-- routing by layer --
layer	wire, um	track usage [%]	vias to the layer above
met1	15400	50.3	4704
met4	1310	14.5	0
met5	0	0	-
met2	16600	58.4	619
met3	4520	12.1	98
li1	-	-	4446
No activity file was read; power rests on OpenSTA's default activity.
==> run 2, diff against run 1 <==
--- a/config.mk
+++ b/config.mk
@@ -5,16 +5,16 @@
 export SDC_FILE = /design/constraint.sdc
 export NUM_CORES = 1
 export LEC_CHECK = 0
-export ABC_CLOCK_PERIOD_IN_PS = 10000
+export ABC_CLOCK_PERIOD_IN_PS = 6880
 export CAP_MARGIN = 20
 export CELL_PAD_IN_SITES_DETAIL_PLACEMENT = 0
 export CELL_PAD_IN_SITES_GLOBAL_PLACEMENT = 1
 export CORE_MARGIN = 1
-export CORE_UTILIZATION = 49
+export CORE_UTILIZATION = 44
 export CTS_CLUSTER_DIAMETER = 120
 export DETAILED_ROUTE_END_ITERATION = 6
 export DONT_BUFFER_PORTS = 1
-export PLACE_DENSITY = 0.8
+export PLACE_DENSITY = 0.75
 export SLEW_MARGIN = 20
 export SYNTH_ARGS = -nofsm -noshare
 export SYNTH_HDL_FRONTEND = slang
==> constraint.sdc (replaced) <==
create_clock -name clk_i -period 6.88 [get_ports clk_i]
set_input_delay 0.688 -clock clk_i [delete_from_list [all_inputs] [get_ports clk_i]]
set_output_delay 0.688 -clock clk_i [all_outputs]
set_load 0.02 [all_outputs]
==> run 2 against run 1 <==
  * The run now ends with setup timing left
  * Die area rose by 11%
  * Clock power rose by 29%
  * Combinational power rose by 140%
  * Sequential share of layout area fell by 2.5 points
**src/rtl/seq16_en_counter.sv**
```systemverilog
// seq16_en_counter: golden 16-bit up-counter with enable and active-low clear.
// The counter is mapped onto a 24-bit user I/O bank. Control bits come in on
// io_in, the count goes out on io_out, and io_oeb fixes each pad's direction
// (low half driven, high half input). A fabric bitstream with the same
// function is compared against this block every cycle, so io_out comes
// straight from the count register and io_oeb is a constant.

// Assertion checker for the counter. It is instantiated by the top module.
module seq16_en_counter_chk #(
  parameter int unsigned WIDTH    = 16,
  parameter int unsigned IO_WIDTH = 24,
  parameter int unsigned EN_BIT   = 23,
  parameter int unsigned CLRN_BIT = 22
) (
  input logic                clk,
  input logic                rst,
  input logic [IO_WIDTH-1:0] io_out,
  input logic [IO_WIDTH-1:0] io_oeb
);

  localparam logic [IO_WIDTH-1:0] OEB_EXP = {{(IO_WIDTH-WIDTH){1'b1}}, {WIDTH{1'b0}}};

  // The counter must fit inside the bank, leaving room for the control pads.
  a_width_fits: assert property (@(posedge clk) (WIDTH < IO_WIDTH));

  // The enable pad is an input pad above the counter field.
  a_en_bit_range: assert property (@(posedge clk) ((EN_BIT >= WIDTH) && (EN_BIT < IO_WIDTH)));

  // The clear pad is an input pad above the counter field.
  a_clrn_bit_range: assert property (@(posedge clk) ((CLRN_BIT >= WIDTH) && (CLRN_BIT < IO_WIDTH)));

  // The enable and clear controls must sit on distinct pads.
  a_ctrl_distinct: assert property (@(posedge clk) (EN_BIT != CLRN_BIT));

  // Pad directions never change.
  a_oeb_const: assert property (@(posedge clk) (io_oeb == OEB_EXP));

  // The pads above the counter field never drive a one.
  a_out_upper_zero: assert property (@(posedge clk) (io_out[IO_WIDTH-1:WIDTH] == '0));

  // The count is zero on the edge after a reset.
  a_rst_zero: assert property (@(posedge clk) rst |=> (io_out[WIDTH-1:0] == '0));

endmodule

// Top-level counter mapped onto the user I/O bank.
module seq16_en_counter #(
  parameter int unsigned WIDTH    = 16,
  parameter int unsigned IO_WIDTH = 24,
  parameter int unsigned EN_BIT   = 23,
  parameter int unsigned CLRN_BIT = 22
) (
  input  logic                clk,
  input  logic                rst,
  input  logic [IO_WIDTH-1:0] io_in,
  output logic [IO_WIDTH-1:0] io_out,
  output logic [IO_WIDTH-1:0] io_oeb
);

  localparam logic [WIDTH-1:0] CNT_ONE  = {{(WIDTH-1){1'b0}}, 1'b1};
  localparam logic [WIDTH-1:0] CNT_ZERO = {WIDTH{1'b0}};

  logic [WIDTH-1:0] cnt_q;
  logic [WIDTH-1:0] cnt_d;
  logic             en_s;
  logic             clrn_s;
  logic             unused_io_in_s;

  // io_in is synchronous to clk, so the control pads are used without a synchronizer.
  assign en_s   = io_in[EN_BIT];
  assign clrn_s = io_in[CLRN_BIT];

  // The remaining pad inputs have no function in this design.
  assign unused_io_in_s = ^io_in;

  // Next count: clear beats enable, and increment wraps modulo 2^WIDTH.
  always_comb begin
    cnt_d = cnt_q;
    case ({clrn_s, en_s})
      2'b00:   cnt_d = CNT_ZERO;
      2'b01:   cnt_d = CNT_ZERO;
      2'b10:   cnt_d = cnt_q;
      2'b11:   cnt_d = cnt_q + CNT_ONE;
      default: cnt_d = CNT_ZERO;
    endcase
  end

  // Count register with synchronous reset, which takes priority over everything else.
  always_ff @(posedge clk) begin
    if (rst) begin
      cnt_q <= CNT_ZERO;
    end else begin
      cnt_q <= cnt_d;
    end
  end

  // Pad mapping: the count drives the low pads, and the upper pads are inputs that drive zero.
  for (genvar i = 0; i < IO_WIDTH; i++) begin : g_io_map
    if (i < WIDTH) begin : g_out_pad
      assign io_out[i] = cnt_q[i];
      assign io_oeb[i] = 1'b0;
    end else begin : g_in_pad
      assign io_out[i] = 1'b0;
      assign io_oeb[i] = 1'b1;
    end
  end

  seq16_en_counter_chk #(
    .WIDTH    (WIDTH),
    .IO_WIDTH (IO_WIDTH),
    .EN_BIT   (EN_BIT),
    .CLRN_BIT (CLRN_BIT)
  ) u_chk (
    .clk    (clk),
    .rst    (rst),
    .io_out (io_out),
    .io_oeb (io_oeb)
  );

endmodule

```
`config.mk`:
```
export PLATFORM = sky130hd
export DESIGN_NAME = denise_regbus_injector
export DESIGN_NICKNAME = d
export VERILOG_FILES = /design/src/rtl/denise_regbus_injector.sv
export SDC_FILE = /design/constraint.sdc
export NUM_CORES = 1
export LEC_CHECK = 0
export ABC_AREA = 1
export BUFFER_PORTS_ARGS = -buffer_cell sky130_fd_sc_hd__clkbuf_2
export CAP_MARGIN = 5
export CORE_MARGIN = 8
export CORE_UTILIZATION = 42
export CTS_CLUSTER_DIAMETER = 120
export DETAILED_ROUTE_END_ITERATION = 12
export PLACE_DENSITY = 0.69
export REMOVE_ABC_BUFFERS = 1
export SKIP_LAST_GASP = 1
export SLEW_MARGIN = 0
export SYNTH_ARGS = -nofsm -noshare
export SYNTH_HDL_FRONTEND = slang
export SYNTH_SLANG_ARGS = --single-unit
```
`constraint.sdc`:
```
create_clock -name clk -period 2.6 [get_ports clk]
set_clock_uncertainty 0.15 [all_clocks]
set_input_delay 0.26 -clock clk [delete_from_list [all_inputs] [get_ports clk]]
set_output_delay 0.26 -clock clk [all_outputs]
set_load 0.03 [all_outputs]
```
☆ ☆ ☆
#### Task to complete
Restate exactly the records above from their first line through the line that holds "export CAP_MARGIN = 20", please, including both and leaving out all others.

#### Response below
-- routing by layer --
layer	wire, um	track usage [%]	vias to the layer above
met1	15400	50.3	4704
met4	1310	14.5	0
met5	0	0	-
met2	16600	58.4	619
met3	4520	12.1	98
li1	-	-	4446
No activity file was read; power rests on OpenSTA's default activity.
==> run 2, diff against run 1 <==
--- a/config.mk
+++ b/config.mk
@@ -5,16 +5,16 @@
 export SDC_FILE = /design/constraint.sdc
 export NUM_CORES = 1
 export LEC_CHECK = 0
-export ABC_CLOCK_PERIOD_IN_PS = 10000
+export ABC_CLOCK_PERIOD_IN_PS = 6880
 export CAP_MARGIN = 20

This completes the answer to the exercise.